Top of Source material

==> src/rtl/dpram_arbiter.sv <==
// dpram_arbiter: round-robin write/read port arbiter for a dual-port RAM.
// Handles req/ack handshakes, registered RAM ports and tagged read return.
//
// Ports:
//   clk, rst              single clock, synchronous active-high reset
//   wrX_req/addr/data     write requesters 0/1, wrX_ack combinational grant
//   rdX_req/addr          read requesters 0/1, rdX_ack combinational grant
//   rdX_valid/data        one-cycle read return for requester X
//   ram_wren/wraddr/data  registered RAM write port
//   ram_rdaddr            registered RAM read address
//   ram_rddata            registered RAM read data
module dpram_arbiter #(
    parameter int ADDR_WIDTH = 4,
    parameter int DATA_WIDTH = 4
) (
    input  logic                  clk,
    input  logic                  rst,
    input  logic                  wr0_req,
    input  logic [ADDR_WIDTH-1:0] wr0_addr,
    input  logic [DATA_WIDTH-1:0] wr0_data,
    output logic                  wr0_ack,
    input  logic                  wr1_req,
    input  logic [ADDR_WIDTH-1:0] wr1_addr,
    input  logic [DATA_WIDTH-1:0] wr1_data,
    output logic                  wr1_ack,
    input  logic                  rd0_req,
    input  logic [ADDR_WIDTH-1:0] rd0_addr,
    output logic                  rd0_ack,
    output logic                  rd0_valid,
    output logic [DATA_WIDTH-1:0] rd0_data,
    input  logic                  rd1_req,
    input  logic [ADDR_WIDTH-1:0] rd1_addr,
    output logic                  rd1_ack,
    output logic                  rd1_valid,
    output logic [DATA_WIDTH-1:0] rd1_data,
    output logic                  ram_wren,
    output logic [ADDR_WIDTH-1:0] ram_wraddr,
    output logic [DATA_WIDTH-1:0] ram_wrdata,
    output logic [ADDR_WIDTH-1:0] ram_rdaddr,
    input  logic [DATA_WIDTH-1:0] ram_rddata
);

    // Pointer value is the id of the requester favoured on a tie.
    logic                  wr_ptr;
    logic                  rd_ptr;

    logic                  wr_sel;
    logic                  wr_gnt;
    logic [ADDR_WIDTH-1:0] wr_addr_sel;
    logic [DATA_WIDTH-1:0] wr_data_sel;

    logic                  rd_sel;
    logic                  rd_cand;
    logic                  rd_gnt;
    logic [ADDR_WIDTH-1:0] rd_addr_sel;
    logic                  collide;

    // Read tag pipeline: stage 1 tracks the address register,
    // stage 2 lines up with the RAM output register.
    logic                  tag1_v;
    logic                  tag1_id;
    logic                  tag2_v;
    logic                  tag2_id;

    always_comb begin
        wr_sel = 1'b0;
        if (wr0_req && wr1_req) begin
            wr_sel = wr_ptr;
        end else if (wr1_req) begin
            wr_sel = 1'b1;
        end
        wr_gnt      = (wr0_req | wr1_req) & ~rst;
        wr_addr_sel = wr_sel ? wr1_addr : wr0_addr;
        wr_data_sel = wr_sel ? wr1_data : wr0_data;
    end

    always_comb begin
        rd_sel = 1'b0;
        if (rd0_req && rd1_req) begin
            rd_sel = rd_ptr;
        end else if (rd1_req) begin
            rd_sel = 1'b1;
        end
        rd_cand     = (rd0_req | rd1_req) & ~rst;
        rd_addr_sel = rd_sel ? rd1_addr : rd0_addr;
    end

    // Write-first: a read to the address being written this cycle
    // waits one cycle so it observes the new data from the array.
    always_comb begin
        collide = wr_gnt & rd_cand & (wr_addr_sel == rd_addr_sel);
        rd_gnt  = rd_cand & ~collide;
        wr0_ack = wr_gnt & ~wr_sel;
        wr1_ack = wr_gnt &  wr_sel;
        rd0_ack = rd_gnt & ~rd_sel;
        rd1_ack = rd_gnt &  rd_sel;
    end

    always_ff @(posedge clk) begin
        if (rst) begin
            wr_ptr     <= 1'b0;
            ram_wren   <= 1'b0;
            ram_wraddr <= '0;
            ram_wrdata <= '0;
        end else begin
            ram_wren <= wr_gnt;
            if (wr_gnt) begin
                wr_ptr     <= ~wr_sel;
                ram_wraddr <= wr_addr_sel;
                ram_wrdata <= wr_data_sel;
            end
        end
    end

    always_ff @(posedge clk) begin
        if (rst) begin
            rd_ptr     <= 1'b0;
            ram_rdaddr <= '0;
            tag1_v     <= 1'b0;
            tag1_id    <= 1'b0;
            tag2_v     <= 1'b0;
            tag2_id    <= 1'b0;
        end else begin
            if (rd_gnt) begin
                rd_ptr     <= ~rd_sel;
                ram_rdaddr <= rd_addr_sel;
            end
            tag1_v  <= rd_gnt;
            tag1_id <= rd_sel;
            tag2_v  <= tag1_v;
            tag2_id <= tag1_id;
        end
    end

    always_comb begin
        rd0_valid = tag2_v & ~tag2_id;
        rd1_valid = tag2_v &  tag2_id;
        rd0_data  = ram_rddata;
        rd1_data  = ram_rddata;
    end

endmodule

==> config.mk <==
export PLATFORM = sky130hd
export DESIGN_NAME = dpram_arbiter
export DESIGN_NICKNAME = d
export VERILOG_FILES = /design/src/rtl/dpram_arbiter.sv
export SDC_FILE = /design/constraint.sdc
export NUM_CORES = 1
export LEC_CHECK = 0
export ABC_AREA = 1
export CORE_MARGIN = 4
export CORE_UTILIZATION = 42
export DETAILED_ROUTE_END_ITERATION = 12
export PLACE_DENSITY = 0.89
export RECOVER_POWER = 25
export SETUP_SLACK_MARGIN = 0.1
export SLEW_MARGIN = 10
export SYNTH_ARGS = -nofsm -noshare
export SYNTH_HDL_FRONTEND = slang
export SYNTH_SLANG_ARGS = --single-unit
export TNS_END_PERCENT = 30
==> constraint.sdc <==
create_clock -name clk -period 4.34 [get_ports clk]
set_input_delay 1.085 -clock clk [delete_from_list [all_inputs] [get_ports clk]]
set_output_delay 1.085 -clock clk [all_outputs]
set_load 0.03 [all_outputs]
==> impl_metrics.tcl <==
set metrics [dict create \
    worst_ep_arrival_time_ns 2.96 \
    p_sw_share_pct 32.97 \
    worstSetupStartpointType "input port" \
    dieArea_um2 3628 \
    synth.yosys.seq_area_share_pct 33.19 \
    num_rows 18 \
    cts_resized 0 \
    syn-num-nets 209 \
    cp-end-kind "output pin" \
    cts-root-buf "clkbuf_4" \
    final_util_pct 63.32 \
    portBuffers 48 \
    synthDistinctLibCells 22 \
    grt_max_degree 13 \
    ys.flop_type "dfxtp_1" \
    place_ws_ns 0.3754 \
    grt_pass1_vias 990 \
    cts_buffers 3 \
    ys_ff_latch 19 \
    synth_top_area_share_pct 33.19 \
    remaining_drc_errors 0 \
    setup_viol 0 \
    insertion_delay_ns 0.30 \
    pwr-share-seq_pct 44.4 \
    tns_ns 0 \
    period_minus_slack_ns 4.041 \
    holdCritPathClass "register to register" \
    p_switching_uw 143.3 \
    grt_pass1_wl_mm 4.098 \
    syn_area_per_cell_um2 6.549 \
    synth_edf_count 0 \
    die_h_um 60.24 \
    layout.nets 253 \
    routed_via_density 4.552 \
    core_um2 2545 \
    hold_viol 0 \
    num_io_pins 61 \
    routed_wl_mm 2.512 \
    synth_area_leaders "dfxtp_1, nand2_1, inv_1" \
    htreeDepth 1 \
    criticalPathCategory "input port to output pin" \
    cts_hold_buf 0 \
    cts_tree "done" \
    worst_pin_slew_ns 0.4107 \
    drive_above_1_share_pct 11.93 \
    drv_slew 0 \
    ys_async_sr_fraction_pct 0 \
    grt_setup_unrepaired "no" \
    start_util_pct 45.03 \
    skew_ns 0.0009056 \
    cts_setup_buffers 0 \
    nFillCells 249 \
    place_congestion 0.8439 \
    cp_data_required_time_ns 3.25 \
    p_total_uw 434.8 \
    p_comb_share_pct 34.8 \
    synthToLayoutAreaGrowth_pct 40.61 \
    synth_warnings 0 \
    antenna_found_initial 0 \
    dr_total_vias 1129 \
    p_clk_share_pct 20.8 \
    cts.clk_slew.worst_paths_ns 0.10 \
    relSlewSlack_pct 72.52 \
    ys_top_cells_by_count "nand2_1, inv_1, dfxtp_1, nor2_1, buf_4" \
    synthCells 175 \
    drt_iter0_markers 20 \
    antenna_cells 0 \
    ir_drop_mv 0.1718 \
    synth.most_common_cell "nand2_1" \
    syn_area_um2 1146 \
    antenna_left 0 \
    die_w_um 60.24 \
    multi_input_area_um2 556.8 \
    post-dp-hpwl_mm 2.053 \
    power.density_nw_per_um2 269.8 \
    setup_ws_ns 0.2991 \
    status "finished, final reports clean" \
    period_share_pct 93.11 \
    wl_per_cell_um 10.13 \
    regArea_um2 380.4 \
    path_max_fanout 5 \
    p_int_uw 291.4 \
    dr.pass1.iters 4 \
    yosys.area.top_type "dfxtp_1" \
    p_leak_uw 0.0007926 \
    cts_buffer_depth 2 \
    track_usage_pct 15.11 \
    max-cap-violations 0 \
    cts.sinks 19 \
    timing.fmax_mhz 247.5 \
    grt_overflow 0 \
]
[power groups by stage]
stage / clock network, uW / logic (uW) / registers, uW
finish: 90.4 / 151 / 193
global route: 101 / 166 / 195
CTS: 94.6 / 153 / 193
detailed placement: 0 / 153 / 197
global placement: 0 / 151 / 197
floorplan: 0 / 85.0 / 216
[through the flow]
step                cell area (um^2)  hold WS, ns  std cells
finish                          1612       0.4102        248
global route                    1612       0.4308        248
CTS                             1618       0.4117        248
detailed placement              1592       0.3948        244
global placement                1592       0.3912        244
floorplan                       1146       0.3883        175
[kinds of logic (layout without fill, tap and decap cells)]
family	after synthesis	in the layout	share of synthesized area (%)
DFF	19	19	33.19
AOI/OAI and AO/OA	13	13	6.986
buffers and inverters	43	86	18.01
and+or+nand+nor	100	100	41.81
[area by class of cell]
type                       instances  share of cell area, %
tap                               30                  2.329
multi-input combinational        113                  34.55
clock buffer                       4                  1.630
sequential                        19                  23.60
timing repair buffer              51                  30.67
inverter                          31                  7.221
[worst paths after layout]
| path | endpoint | startpoint | depth (start not counted) | slack (ns) |
|---|---|---|---|---|
| worst max register to register | rd_ptr$_SDFFE_PP0P_ | rd_ptr$_SDFFE_PP0P_ | 12 | 2.84 |
| worst max-delay path | wr0_ack | wr0_req | 6 | 0.30 |
| worst min register to register | tag2_v$_SDFF_PP0_ | tag1_v$_SDFF_PP0_ | 2 | 0.41 |
| worst min-delay path | tag2_v$_SDFF_PP0_ | tag1_v$_SDFF_PP0_ | 2 | 0.41 |
[flip-flops by register name, summed over array words and instances, names as in the netlist]
signal / count
ram_rdaddr: 4
ram_wraddr: 4
ram_wrdata: 4
ram_wren: 1
rd_ptr: 1
tag1_id: 1
tag1_v: 1
tag2_id: 1
tag2_v: 1
wr_ptr: 1
[cells in the final DEF, fill, tap and decap left out, drive strengths merged]
cell / count
buf: 4
dfxtp: 19
clkdlybuf4s50: 44
o211ai: 1
nand3b: 4
nand3: 7
nand2: 64
o21ai: 5
nor2: 24
dlygate4sd3: 2
clkbuf: 5
inv: 31
a31oi: 4
nor3: 1
a21oi: 3
[worst max-delay path: stages]
cell,delay [ns]
dlygate4sd3_1,0.62
nor2_1,0.14
nor2_4,0.16
inv_1,0.08
nor2_2,0.17
clkdlybuf4s50_1,0.70
[layer usage]
| layer | track usage [%] | vias to the layer above | part of all wire, % |
|---|---|---|---|
| li1 | - | 605 | - |
| met1 | 17.83 | 478 | 45 |
| met2 | 25.00 | 38 | 43 |
| met3 | 3.672 | 8 | 9.4 |
| met4 | 7.911 | 0 | 2.4 |
| met5 | 0 | - | 0 |
No activity file was read; power rests on OpenSTA's default activity.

Bottom of Source material

Exercise requirements:
Send back an exact copy of only the lines from the line with "dlygate4sd3: 2" up to and including the line with "met5 | 0 | - | 0 |" in the data above.

Answer section:
dlygate4sd3: 2
clkbuf: 5
inv: 31
a31oi: 4
nor3: 1
a21oi: 3
[worst max-delay path: stages]
cell,delay [ns]
dlygate4sd3_1,0.62
nor2_1,0.14
nor2_4,0.16
inv_1,0.08
nor2_2,0.17
clkdlybuf4s50_1,0.70
[layer usage]
| layer | track usage [%] | vias to the layer above | part of all wire, % |
|---|---|---|---|
| li1 | - | 605 | - |
| met1 | 17.83 | 478 | 45 |
| met2 | 25.00 | 38 | 43 |
| met3 | 3.672 | 8 | 9.4 |
| met4 | 7.911 | 0 | 2.4 |
| met5 | 0 | - | 0 |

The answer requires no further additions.